---- Input material

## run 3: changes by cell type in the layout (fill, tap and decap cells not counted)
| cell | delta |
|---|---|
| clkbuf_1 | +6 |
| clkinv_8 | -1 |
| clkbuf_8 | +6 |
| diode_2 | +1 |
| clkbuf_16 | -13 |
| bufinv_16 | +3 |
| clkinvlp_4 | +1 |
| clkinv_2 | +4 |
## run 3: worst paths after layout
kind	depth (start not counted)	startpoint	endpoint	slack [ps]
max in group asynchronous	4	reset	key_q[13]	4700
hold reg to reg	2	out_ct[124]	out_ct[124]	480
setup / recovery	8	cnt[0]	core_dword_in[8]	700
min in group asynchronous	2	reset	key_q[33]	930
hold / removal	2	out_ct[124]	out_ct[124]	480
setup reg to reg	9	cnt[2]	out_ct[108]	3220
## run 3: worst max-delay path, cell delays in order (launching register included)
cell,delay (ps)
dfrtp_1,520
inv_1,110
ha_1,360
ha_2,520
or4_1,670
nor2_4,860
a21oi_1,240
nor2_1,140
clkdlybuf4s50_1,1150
## src/rtl/field_order_merger.sv

```systemverilog
// Merges the varint and raw-data byte streams into one output FIFO, emitting whole
// protobuf fields in ascending index order and reporting the per-message byte count.
module field_order_merger #(
  parameter int unsigned IDX_W  = 10,
  parameter int unsigned DATA_W = 8,
  parameter int unsigned CNT_W  = 16
) (
  input  logic              clock_clk,
  input  logic              reset_reset,
  input  logic              clr,
  input  logic              v_valid,
  input  logic [DATA_W-1:0] v_data,
  input  logic [IDX_W-1:0]  v_index,
  input  logic              v_done,
  output logic              v_pop,
  input  logic              r_valid,
  input  logic [DATA_W-1:0] r_data,
  input  logic [IDX_W-1:0]  r_index,
  input  logic              r_done,
  output logic              r_pop,
  input  logic              out_full,
  output logic              out_push,
  output logic [DATA_W-1:0] out_data,
  output logic              msg_complete,
  output logic              done_ack,
  output logic [CNT_W-1:0]  msg_bytes,
  output logic              err_order
);

  localparam logic [CNT_W-1:0] CNT_MAX = '1;

  typedef enum logic [1:0] {IDLE, SELECT, DRAIN, COMPLETE} state_t;
  typedef enum logic {SRC_V = 1'b0, SRC_R = 1'b1} src_t;

  state_t            state, state_n;
  src_t              cur_src, cur_src_n;
  logic [IDX_W-1:0]  cur_idx, cur_idx_n;
  logic [IDX_W-1:0]  last_idx;
  logic              reload;
  logic              elig_v, elig_r;
  logic              s_valid, s_done;
  logic [IDX_W-1:0]  s_index;
  logic              pop;
  logic              order_viol;

  // Lowest head index wins; a lone head may only go once the other side is done.
  assign elig_v = v_valid & (r_valid ? (v_index <= r_index) : r_done);
  assign elig_r = r_valid & (v_valid ? (r_index <  v_index) : v_done);

  assign s_valid = (cur_src == SRC_V) ? v_valid : r_valid;
  assign s_done  = (cur_src == SRC_V) ? v_done  : r_done;
  assign s_index = (cur_src == SRC_V) ? v_index : r_index;

  assign pop      = v_pop | r_pop;
  assign out_push = pop;
  assign out_data = v_pop ? v_data : (r_pop ? r_data : '0);

  // Only heads seen after a byte of the current message has gone out are checked.
  assign order_viol = ((state == SELECT) || (state == DRAIN)) &&
                      (msg_bytes != '0) && !reload &&
                      ((v_valid && (v_index < last_idx)) ||
                       (r_valid && (r_index < last_idx)));

  always_ff @(posedge clock_clk or posedge reset_reset) begin
    if (reset_reset) state <= IDLE;
    else             state <= state_n;
  end

  always_comb begin
    state_n   = state;
    cur_src_n = cur_src;
    cur_idx_n = cur_idx;
    v_pop     = 1'b0;
    r_pop     = 1'b0;
    case (state)
      IDLE: begin
        if (v_valid || r_valid || v_done || r_done) state_n = SELECT;
      end
      SELECT: begin
        if (elig_v) begin
          cur_src_n = SRC_V;
          cur_idx_n = v_index;
          state_n   = DRAIN;
        end else if (elig_r) begin
          cur_src_n = SRC_R;
          cur_idx_n = r_index;
          state_n   = DRAIN;
        end else if (v_done && r_done && !v_valid && !r_valid) begin
          state_n = COMPLETE;
        end
      end
      DRAIN: begin
        if (s_valid) begin
          if (s_index != cur_idx) begin
            state_n = SELECT;
          end else if (!out_full) begin
            v_pop = (cur_src == SRC_V);
            r_pop = (cur_src == SRC_R);
          end
        end else if (s_done) begin
          state_n = SELECT;
        end
      end
      COMPLETE: state_n = IDLE;
      default:  state_n = IDLE;
    endcase
    if (clr) begin
      state_n   = IDLE;
      cur_src_n = cur_src;
      cur_idx_n = cur_idx;
      v_pop     = 1'b0;
      r_pop     = 1'b0;
    end
  end

  // Field selection, byte counter, completion pulses and sticky order error.
  always_ff @(posedge clock_clk or posedge reset_reset) begin
    if (reset_reset) begin
      cur_src      <= SRC_V;
      cur_idx      <= '0;
      last_idx     <= '0;
      reload       <= 1'b0;
      msg_bytes    <= '0;
      err_order    <= 1'b0;
      msg_complete <= 1'b0;
      done_ack     <= 1'b0;
    end else if (clr) begin
      reload       <= 1'b0;
      msg_bytes    <= '0;
      err_order    <= 1'b0;
      msg_complete <= 1'b0;
      done_ack     <= 1'b0;
    end else begin
      cur_src      <= cur_src_n;
      cur_idx      <= cur_idx_n;
      msg_complete <= (state_n == COMPLETE);
      done_ack     <= (state_n == COMPLETE);
      if (order_viol) err_order <= 1'b1;
      if (pop) begin
        last_idx  <= cur_idx;
        reload    <= 1'b0;
        if (reload)                    msg_bytes <= CNT_W'(1);
        else if (msg_bytes != CNT_MAX) msg_bytes <= msg_bytes + CNT_W'(1);
      end else if (state == COMPLETE) begin
        reload <= 1'b1;
      end
    end
  end

endmodule

```

## config.mk

```make
export PLATFORM = sky130hd
export DESIGN_NAME = field_order_merger
export DESIGN_NICKNAME = d
export VERILOG_FILES = /design/src/rtl/field_order_merger.sv
export SDC_FILE = /design/constraint.sdc
export NUM_CORES = 1
export LEC_CHECK = 0
export BUFFER_PORTS_ARGS = -buffer_cell sky130_fd_sc_hd__clkbuf_2
export CORE_AREA = 3 3 103 66
export CTS_CLUSTER_SIZE = 24
export DETAILED_ROUTE_END_ITERATION = 10
export DIE_AREA = 0 0 106 69
export PLACE_DENSITY = 0.83
export SYNTH_ARGS = -nofsm -noshare
export SYNTH_HDL_FRONTEND = slang
export SYNTH_SLANG_ARGS = --single-unit
export TNS_END_PERCENT = 30
```

## constraint.sdc

```tcl
create_clock -name clock_clk -period 3.4 [get_ports clock_clk]
set_input_delay 0.34 -clock clock_clk [delete_from_list [all_inputs] [get_ports clock_clk]]
set_output_delay 0.34 -clock clock_clk [all_outputs]
set_load 0.1 [all_outputs]
```

Word-level counts from Yosys, hierarchy flattened

Cells that the tools add are included.

Flip-flop bits (word level): 42
Bits of input ports: 44
Output and inout port bits: 30
Word-level logic and storage cells: 90

$add $sub $neg: 1
$lt $le $gt $ge: 4
Equal/unequal tests: 6
Mux-type cells: 40
Bitwise operators: 5
Reduce and logical (&&, ||, !) cells: 26

Operator list:

| kind                                                                   | count |
|---|---|
| 16-bit 2-to-1 mux                                                      | 4 |
| 10-bit less-than comparator                                            | 3 |
| 10-bit 2-to-1 mux                                                      | 3 |
| 1-bit 2-to-1 mux                                                       | 22 |
| 16-bit by 1-bit adder with 16-bit output (second input constant)       | 1 |
| 2-bit 2-to-1 mux                                                       | 8 |
| 8-bit 2-to-1 mux                                                       | 2 |
| 16-bit != test (second input constant)                                 | 1 |
| 16-bit nonzero test                                                    | 1 |
| 10-bit less-or-equal comparator                                        | 1 |
| 10-bit != test                                                         | 1 |
| 1-bit logical AND                                                      | 8 |
| 2-bit one-hot mux with 4 select lines                                  | 1 |
| 2-bit equality test (second input constant)                            | 3 |
| 2-bit nonzero test                                                     | 3 |
| 3-bit nonzero test                                                     | 2 |
| 1-bit logical OR                                                       | 5 |
| 2-bit AND reduction                                                    | 2 |
| 1-bit zero test                                                        | 3 |
| 3-bit AND reduction                                                    | 1 |
| 1-bit AND                                                              | 2 |
| 2-bit by 1-bit equality test with 1-bit output (second input constant) | 1 |
| 2-bit zero test                                                        | 1 |
| 1-bit inverter                                                         | 2 |
| 1-bit OR                                                               | 1 |

Depth between registers and ports, before layout

Depth in word-level cells: 10
Depth in mapped cells: 10
Gate-level depth less buffers: 9

Worst setup path after synthesis

OpenSTA, ideal clock, no wires.

Path kind: flip-flop to output port
Start: reg cur_src
End: out out_data[0]
Data arrival time: 4.400 ns
Data required time: 3.060 ns
Path slack: -1.340 ns
Stages on the path, launching flop included: 9
Buffers on the path: 2
Path through: dfrtp_1 -> buf_6 -> buf_6 -> mux2i_1 -> xor2_1 -> nand4_1 -> or3_1 -> nor4_2 -> a22o_1

Elaborated cells on any way between the ends: 16
Classes of those cells: eq/ne (1); mux (14); bitwise (1)

RTL lines:

| item                                                       | RTL line | source |
|---|---|---|
| start, declared                                            | 36       | `src_t cur_src, cur_src_n;` |
| start signal, assigned                                     | 134      | `cur_src <= cur_src_n;` |
| 10-bit 2-to-1 mux / 1-bit inverter (equally long branches) | 52, 97   |  |
| 10-bit != test / 1-bit 2-to-1 mux (equally long branches)  | 94, 96   |  |
| 1-bit 2-to-1 mux                                           | 94       | `if (s_index != cur_idx) begin` |
| 1-bit 2-to-1 mux (*)                                       | 93       | `if (s_valid) begin` |
| 1-bit 2-to-1 mux (*)                                       | 75       | `case (state)` |
| 1-bit 2-to-1 mux (*)                                       | 107      | `if (clr) begin` |
| named net v_pop                                            | 15       | `output logic v_pop,` |
| 8-bit 2-to-1 mux (*)                                       | 56       | `assign out_data = v_pop ? v_data : (r_pop ? r_data : '0);` |
| end, declared                                              | 23       | `output logic [DATA_W-1:0] out_data,` |

The timed path passes the listed nets; every way through them passes the cells marked *.

Worst setup path after layout

Start: reg cur_src
End: out r_pop

Cells in the longest elaborated chain, start to end: 6
Elaborated cells on any way between the ends: 8
Classes of those cells: eq/ne (1); mux (7)

RTL lines:

| item                 | RTL line | source |
|---|---|---|
| 10-bit 2-to-1 mux    | 52       | `assign s_index = (cur_src == SRC_V) ? v_index : r_index;` |
| 10-bit != test       | 94       |  |
| 1-bit 2-to-1 mux     | 94       |  |
| 1-bit 2-to-1 mux (*) | 93       |  |
| 1-bit 2-to-1 mux (*) | 75       |  |
| 1-bit 2-to-1 mux (*) | 107      |  |
| end, declared        | 20       | `output logic r_pop,` |

Mark *: on every way between the ends. The rest lies on a longest branch, timed or not.

==> metrics.cfg <==
[run_status]
status=completed

[placed_design]
io_buffers=73
gp_congestion=0.946
dpl.hpwl_microns=6620

[cts]
cts_buffer_depth=2
postCtsSetupBuffers=0
cts_hold_buffers=0
clock_latency_ps=300
cts_buffers=5
clk_pin_slew_ps=80
htreeDepth=2
cts_sinks=42
cts_tree=yes
cts_resized=1
clockRootBuffer=clkbuf_8

[drt]
ant_nets=0
finalWirelength_microns=8570
firstDrtPassIters=5
drc=0
viasPerCell=5.98
via_count=3050
wire_per_inst_microns=16.8
first_iter_violations=273

[pwr]
p_leak_nw=1.93
ir_drop_v=0.000253
power_mw=1.35
cellPowerDensity_nw_per_um2=347

[timing]
setup_violations=0
drv_slew=0
hold_viol=0
rsz0062_at_grt=false
clock_skew_ps=4.34
fin_tns_setup_ps=0
min_period_ps=3210
slew_headroom=0.458
min_period_over_period=0.945
fmax_mhz=311
worst-slew-pin-transition_ps=813

[cells_and_area]
drive_above_1_share=0.258
syn2layout_area_growth_pct=21.5
final_core_util=0.653
final_common_cell=clkbuf_2
num_antenna_cells=0
layout_common_cells=clkbuf_2, dfrtp_1, o21ai_0, ha_1, inv_1
num-nets-final=503

[synthesis]
synthMuxAreaShare=0.104
async_reset_ff_frac=1.00
ys_seq_elements=42
synthAdderAreaFrac=0.133
netlist_area_sq_um=3200
synth_cell_type_count=49
synthXorXnorAreaFrac=0.0274
synth_simple_gate_area_share=0.158
avgSynthCellArea_sq_um=9.01
syn_inst=355
yosysSeqAreaShare=0.329
yosys_most_used_dff=dfrtp_1
syn-num-nets=433
synth-compound-area-share=0.192
synth_edf_count=0
yosys_warnings=0
synth_top_family_by_area=compound AO/OA/AOI/OAI gates

[min_path]
holdCritPathClass=input pin to async pin

[global_routing]
grt_pass1_wl_microns=13700
first_global_vias=2753
grt_max_degree=43
track_usage=0.229
grt_antenna_before_repair=0
grt_overflow=0

[worst_setup_path]
worstPathArrival_ps=2870
r2r_cells=8
critPathMaxFanout=17
crit_path_start_kind=flip-flop
critPathRequiredTime_ps=3060
critical_path_class=flip-flop to output port
end_kind=output port

[floorplan]
design.die.area_sq_um=7310
core_sq_um=5950
rows=22
io_pins=74
start_util=0.538
die_w_microns=106
die_h_microns=69

[flow_run]
maxCapViolations=0

==> layer usage <==
metal / GRT usage / wire length (microns)
met1: 0.340 / 3990
met3: 0.0496 / 797
met5: 0 / 0
met4: 0.0517 / 88
met2: 0.343 / 3700
==> synth_stat cells, types with 2 or more instances <==
library cell | n | area [sq um]
o41ai_1 | 2 | 17.5
nor3_1 | 3 | 15.0
nor2b_1 | 3 | 18.8
o211ai_1 | 2 | 15.0
or4_1 | 3 | 22.5
nand2b_1 | 5 | 31.3
o21a_1 | 3 | 22.5
o31ai_1 | 10 | 75.1
nand4_1 | 5 | 31.3
a31oi_1 | 4 | 25.0
a211oi_1 | 3 | 22.5
o21ai_0 | 36 | 180
nand3_1 | 9 | 45.0
and3_1 | 3 | 18.8
nor3b_1 | 2 | 15.0
nand2_1 | 26 | 97.6
dfrtp_1 | 42 | 1050
mux2i_1 | 21 | 210
a21o_1 | 3 | 22.5
buf_6 | 2 | 22.5
or3_1 | 2 | 12.5
xor2_1 | 10 | 87.6
mux2_2 | 11 | 124
and2_1 | 2 | 12.5
a22o_1 | 9 | 78.8
o22ai_1 | 2 | 12.5
clkbuf_1 | 7 | 26.3
ha_1 | 34 | 425
inv_1 | 31 | 116
nor4_1 | 4 | 25.0
nor2_1 | 25 | 93.8
nor4_2 | 2 | 25.0
a21oi_1 | 12 | 60.1
or2_2 | 2 | 12.5
==> state kept, by name, indices dropped and copies added (netlist names) <==
signal	cells
done_ack	1
cur_idx	10
state	2
cur_src	1
last_idx	10
err_order	1
reload	1
msg_bytes	16
==> cells by family after synthesis <==
family          after synthesis
simple gates                 99
compound gates               95
buf+inv                      43
flops                        42
fa+ha+maj                    34
mux                          32
xor+xnor                     10
==> power by group <==
part           internal (mW)  switching (mW)
combinational          0.145           0.188
clock                  0.219           0.182
sequential             0.541          0.0722
==> critical path, cell delays in order, from the launching register on <==
cell and delay (ps):
dfrtp_2 610, mux2i_1 280, xor2_1 200, nand4_1 150
or3_4 400, nor4_4 380, clkbuf_2 550
==> through the flow <==
| step | hold WS, ps | area [sq um] | worst slack [ps] | std cells |
|---|---|---|---|---|
| after floorplan | 406 | 3230 | -310 | 355 |
| after global placement | 479 | 3770 | 494 | 502 |
| after detailed placement | 486 | 3770 | 275 | 502 |
| after CTS | 156 | 3880 | 169 | 510 |
| after global routing | 196 | 3880 | 5.33 | 510 |
| final | 142 | 3880 | 187 | 510 |
==> path summary, 6_finish.rpt <==
check | start | end | slack (ps)
max | cur_src | r_pop | 190
min | reset_reset | last_idx[8] | 140
max reg2reg | state[0] | msg_bytes[10] | 370
min reg2reg | last_idx[3] | last_idx[3] | 510
max in group asynchronous | reset_reset | cur_src | 2850
min in group clock_clk | clr | state[0] | 320
==> area by class of cell <==
cell class	instances	area (sq um)
fill	471	2060
inverter	31	116
multi-input combinational	270	2000
clock inverter	2	37.5
tap	84	105
timing repair buffer	75	503
clock buffer	6	72.6
sequential	42	1050
No activity file was read; power rests on OpenSTA's default activity.
## src/rtl/dlx_pkg.sv

```systemverilog
// Shared definitions for the DLX set-condition unit: condition codes,
// controller state encoding and the condition evaluation rule.
package dlx_pkg;

    // Condition codes carried by the set-condition instructions.
    localparam logic [2:0] COND_SEQ   = 3'd0;
    localparam logic [2:0] COND_SNE   = 3'd1;
    localparam logic [2:0] COND_SLT   = 3'd2;
    localparam logic [2:0] COND_SGT   = 3'd3;
    localparam logic [2:0] COND_SLE   = 3'd4;
    localparam logic [2:0] COND_SGE   = 3'd5;
    localparam logic [2:0] COND_FALSE = 3'd6;
    localparam logic [2:0] COND_TRUE  = 3'd7;

    // Controller state: waiting for a request, or scanning chunks.
    typedef enum logic {
        IDLE = 1'b0,
        RUN  = 1'b1
    } state_t;

    // Map the final ordering of the two operands onto the requested condition.
    // eq is implied when neither lt nor gt is set.
    function automatic logic eval_cond(input logic [2:0] cond,
                                       input logic       lt,
                                       input logic       gt);
        logic eq;
        logic res;
        eq  = ~lt & ~gt;
        res = 1'b0;
        case (cond)
            COND_SEQ:   res = eq;
            COND_SNE:   res = ~eq;
            COND_SLT:   res = lt;
            COND_SGT:   res = gt;
            COND_SLE:   res = lt | eq;
            COND_SGE:   res = gt | eq;
            COND_FALSE: res = 1'b0;
            COND_TRUE:  res = 1'b1;
            default:    res = 1'b0;
        endcase
        return res;
    endfunction

endpackage

```

## src/rtl/dlx_chunk_cmp.sv

```systemverilog
// Unsigned magnitude compare of one DIGIT-bit chunk of each operand.
// Equality is the absence of both lt and gt.
module dlx_chunk_cmp #(
    parameter int DIGIT = 4
) (
    input  logic [DIGIT-1:0] a,
    input  logic [DIGIT-1:0] b,
    output logic             lt,
    output logic             gt
);

    // Pure combinational ordering of the two chunks.
    always_comb begin
        lt = (a < b);
        gt = (a > b);
    end

endmodule

```

## src/rtl/dlx_set_cond_unit.sv

```systemverilog
// Multi-cycle comparator for the DLX set-condition instructions.
// Operands are captured on START, scanned MSB-first DIGIT bits per cycle,
// and the scan stops at the first differing chunk. The 1-bit result is
// held on COMP_OUT until the next DONE pulse.
module dlx_set_cond_unit
    import dlx_pkg::*;
#(
    parameter int DIGIT = 4
) (
    input  logic        CLK,
    input  logic        RESET,
    input  logic        START,
    input  logic [31:0] A,
    input  logic [31:0] B,
    input  logic        SGN,
    input  logic [2:0]  COND,
    output logic        BUSY,
    output logic        DONE,
    output logic        COMP_OUT
);

    localparam int CHUNKS = 32 / DIGIT;
    localparam int IDX_W  = (CHUNKS > 1) ? $clog2(CHUNKS) : 1;

    state_t            state_q, state_d;
    logic [31:0]       a_q, a_d;
    logic [31:0]       b_q, b_d;
    logic [2:0]        cond_q, cond_d;
    logic [IDX_W-1:0]  idx_q, idx_d;
    logic              comp_q, comp_d;
    logic              done_q, done_d;

    logic [4:0]        bit_off;
    logic [DIGIT-1:0]  a_chunk;
    logic [DIGIT-1:0]  b_chunk;
    logic              c_lt;
    logic              c_gt;

    // Select the chunk addressed by the current scan index.
    always_comb begin
        bit_off = 5'(int'(idx_q) * DIGIT);
        a_chunk = a_q[bit_off +: DIGIT];
        b_chunk = b_q[bit_off +: DIGIT];
    end

    dlx_chunk_cmp #(
        .DIGIT (DIGIT)
    ) u_chunk_cmp (
        .a  (a_chunk),
        .b  (b_chunk),
        .lt (c_lt),
        .gt (c_gt)
    );

    // Next-state logic: capture on START in IDLE, scan one chunk per cycle in RUN.
    always_comb begin
        // NOTE: every signal gets a default before the case so no path leaves
        // it unassigned; otherwise synthesis would infer a latch.
        state_d = state_q;
        a_d     = a_q;
        b_d     = b_q;
        cond_d  = cond_q;
        idx_d   = idx_q;
        comp_d  = comp_q;
        done_d  = 1'b0;

        case (state_q)
            IDLE: begin
                if (START) begin
                    // Flipping the sign bit of both operands turns a two's
                    // complement ordering into an unsigned one.
                    a_d     = {A[31] ^ SGN, A[30:0]};
                    b_d     = {B[31] ^ SGN, B[30:0]};
                    cond_d  = COND;
                    idx_d   = IDX_W'(CHUNKS - 1);
                    state_d = RUN;
                end
            end
            RUN: begin
                if (c_lt || c_gt || (idx_q == '0)) begin
                    comp_d  = eval_cond(cond_q, c_lt, c_gt);
                    done_d  = 1'b1;
                    state_d = IDLE;
                end else begin
                    idx_d = idx_q - IDX_W'(1);
                end
            end
            default: begin
                state_d = IDLE;
            end
        endcase
    end

    // State register with synchronous reset; a reset mid-scan drops the run.
    always_ff @(posedge CLK) begin
        // NOTE: non-blocking assignments make every register update from the
        // values seen before the edge, independent of statement order.
        if (RESET) begin
            state_q <= IDLE;
            a_q     <= '0;
            b_q     <= '0;
            cond_q  <= COND_SEQ;
            idx_q   <= '0;
            comp_q  <= 1'b0;
            done_q  <= 1'b0;
        end else begin
            state_q <= state_d;
            a_q     <= a_d;
            b_q     <= b_d;
            cond_q  <= cond_d;
            idx_q   <= idx_d;
            comp_q  <= comp_d;
            done_q  <= done_d;
        end
    end

    // Outputs come straight from registers; DONE is only set when leaving RUN,
    // so it can never coincide with BUSY.
    always_comb begin
        BUSY     = (state_q == RUN);
        DONE     = done_q;
        COMP_OUT = comp_q;
    end

endmodule

```

## config.mk

```make
export PLATFORM = sky130hd
export DESIGN_NAME = dlx_set_cond_unit
export DESIGN_NICKNAME = d
export VERILOG_FILES = /design/src/rtl/dlx_pkg.sv /design/src/rtl/dlx_chunk_cmp.sv /design/src/rtl/dlx_set_cond_unit.sv
export SDC_FILE = /design/constraint.sdc
export NUM_CORES = 1
export LEC_CHECK = 0
export ABC_CLOCK_PERIOD_IN_PS = 4200
export CAP_MARGIN = 0
export CORE_MARGIN = 2
export CORE_UTILIZATION = 30
export CTS_BUF_LIST = sky130_fd_sc_hd__clkbuf_4 sky130_fd_sc_hd__clkbuf_8 sky130_fd_sc_hd__clkbuf_16
export CTS_CLUSTER_SIZE = 8
export DETAILED_ROUTE_END_ITERATION = 12
export SLEW_MARGIN = 10
export SYNTH_ARGS = -nofsm -noshare
export SYNTH_HDL_FRONTEND = slang
export SYNTH_HIERARCHICAL = 1
export SYNTH_SLANG_ARGS = --single-unit
```

## constraint.sdc

```tcl
create_clock -name CLK -period 4.2 [get_ports CLK]
set_input_delay 0.42 -clock CLK [delete_from_list [all_inputs] [get_ports CLK]]
set_output_delay 0.42 -clock CLK [all_outputs]
set_load 0.03 [all_outputs]
```

==> metrics <==
number of antenna diodes=0; delay of the slowest critical-path stage=0.63 ns; number of detailed-route iterations in the first pass=4; chip height=108.7 um; post-detailed-routing wire length=7549 um; Core ar.=10,750 um2; Worst Reg2Reg Path Length in Cells=11; hold path startpoint=b_q[7]; vias in the first global route=2,663; cell at the root of the clock tree=clkbuf_8; Total Nets Final=a little over 500; number of design rule violations left after detail routing=0; worst slew slack as a fraction of its limit=54.81%; endpoint kind of the worst setup timing path=flip-flop; worst r2r dst=COMP_OUT; Area growth syn-to-layout=31.21%; end point of the worst hold path=b_q[7]; cell depth of the worst min-delay path=2; Clk Latency, worst-skew pair=0.35 ns; post-layout util=approximately two fifths; overall die area=11,810 um2; distinct cell type count after synthesis=33; Setup WS pre-CTS=0.8127 ns; combinational power share=22.4%; wire length of the first global-routing pass=12,040 um; data arrival time of the critical path=3.60 ns; internal power=1.302 mW; number of failing setup endpoints in the final timing report=0; Post-CTS Hold Buffers=0; count of routing violations after the opening detailed-route iteration=108; Critical Path Source=idx_q[0]; global placement routability congestion=0.7876; outcome=finished clean; Max Clk Rate=298.3 MHz; switching power of the nets=0.4843 mW; CTS tree=built; count of buffers inserted at the top-level ports=73; cell chain of the critical path=buf_4, mux4_1, mux2_2, inv_1, ha_1, nor2b_4, o21bai_1, a2bb2oi_1, o31ai_1, nor3_1, a221oi_1; post-synthesis net count=approximately 450; placed wire-length estimate=5472 um; class of the worst hold path=flip-flop to flip-flop; global-route usage over all layers=13.25%; Fin Clk Skew=roughly 0.0079 ns; max-cap violations=0; Fin. Hold Viols=0; post-DR wirelength/cell=13.06 um; mapped cell area=3287 um2; width of the chip=108.7 um; standard-cell row count=38; leakage power figure=~1.7 nW; clock slew at the register clock pins of the worst setup and hold paths=~0.07 ns; level count of the clock H-tree=3; proportion of power drawn by the clock network=33.3%; num ports=74; post-route worst hold slack=0.4544 ns; Setup crit start kind=flip-flop; peak supply drop=~0.19 mV; antenna violations before repair=0; starting density of the core=roughly 30%; EDFF count, synth=0; post-cts repair resize count=0; total clock buffers created by CTS=9; Setup Crit Path Kind=flip-flop to flip-flop; mean cell area of the mapped netlist=8.789 um2; Final Max Tran Viols=0; cell at the slowest stage of the critical path=dfxtp_1; via count=2,662; main flop type after synthesis=dfxtp_1; Via-to-Cell Ratio=around 4.6; Bufs on Longest Clock Path=2; ys async rst share=0%; unrepaired setup endpoints after global routing=false; Worst R2R Setup Slack=0.85 ns; Post-CTS Setup Inserts=0; power density normalized to cell area=414.1 nW/um2; number of warnings printed during yosys synthesis=6; maximum number of pins on one net before global-route repair=67; sequential share of the synthesized area=~44%; synthesis-stage register bit count=73; required time of the critical path=4.45 ns; post-detailed-route count of antenna-violating nets=0; fin crit share=79.82%; layout cells sized above 1=8.676%; gr ovfl total=0; cell count after synthesis=roughly 370; minimum clock period=between 3 and 4 ns; worst reg2reg path startpoint=idx_q[0]; Post-Route Setup TNS=0 ns; final worst-path setup slack=0.8475 ns; fraction of power spent switching nets=between 20% and 30%; clock sinks=73; sequential group share of total power=44.3%; critical path fanouts, max=10; Worst Max-Slew Pin Slew=0.6779 ns
## cell families after synthesis
logic type      after synthesis  share of synthesized area [%]
flops                        73                          44.46
compound gates               79                          12.83
buf+inv                      37                          5.215
mux                          24                          15.53
xor+xnor                      4                          1.066
fa+ha+maj                     6                          2.284
simple gates                151                          18.61
## per-stage QoR
stage / total power, mW / instances / instance area, um2
global route: 1.886 / 578 / 4313
detailed placement: 1.211 / 563 / 4090
CTS: 1.811 / 578 / 4308
finish: 1.786 / 578 / 4313
floorplan: 1.079 / 374 / 3287
global placement: 1.199 / 563 / 4090
## per-layer routing
metal | vias to the layer above | global-route usage (%) | share of wire [%] | wire [um]
met4 | 0 | 3.846 | 1.3 | 98
met5 | - | 0 | 0 | 0
met3 | 11 | 4.662 | 5.9 | 445
met1 | 1203 | 15.78 | 44 | 3321
li1 | 1385 | - | - | -
met2 | 63 | 22.54 | 49 | 3684
## area by class of cell
class	count	area, um2
clock buffer	10	137.6
clock inverter	5	80.08
fill	1093	6432
inverter	9	33.78
multi-input combinational	264	1669
sequential	73	1461
tap	140	175.2
timing repair buffer	77	755.7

--------

Assignment: Retype, exactly and in full, the lines above from the one containing "end_kind=output port" through the one containing "synth_stat cells, types".

Exercise solution:
end_kind=output port

[floorplan]
design.die.area_sq_um=7310
core_sq_um=5950
rows=22
io_pins=74
start_util=0.538
die_w_microns=106
die_h_microns=69

[flow_run]
maxCapViolations=0

==> layer usage <==
metal / GRT usage / wire length (microns)
met1: 0.340 / 3990
met3: 0.0496 / 797
met5: 0 / 0
met4: 0.0517 / 88
met2: 0.343 / 3700
==> synth_stat cells, types with 2 or more instances <==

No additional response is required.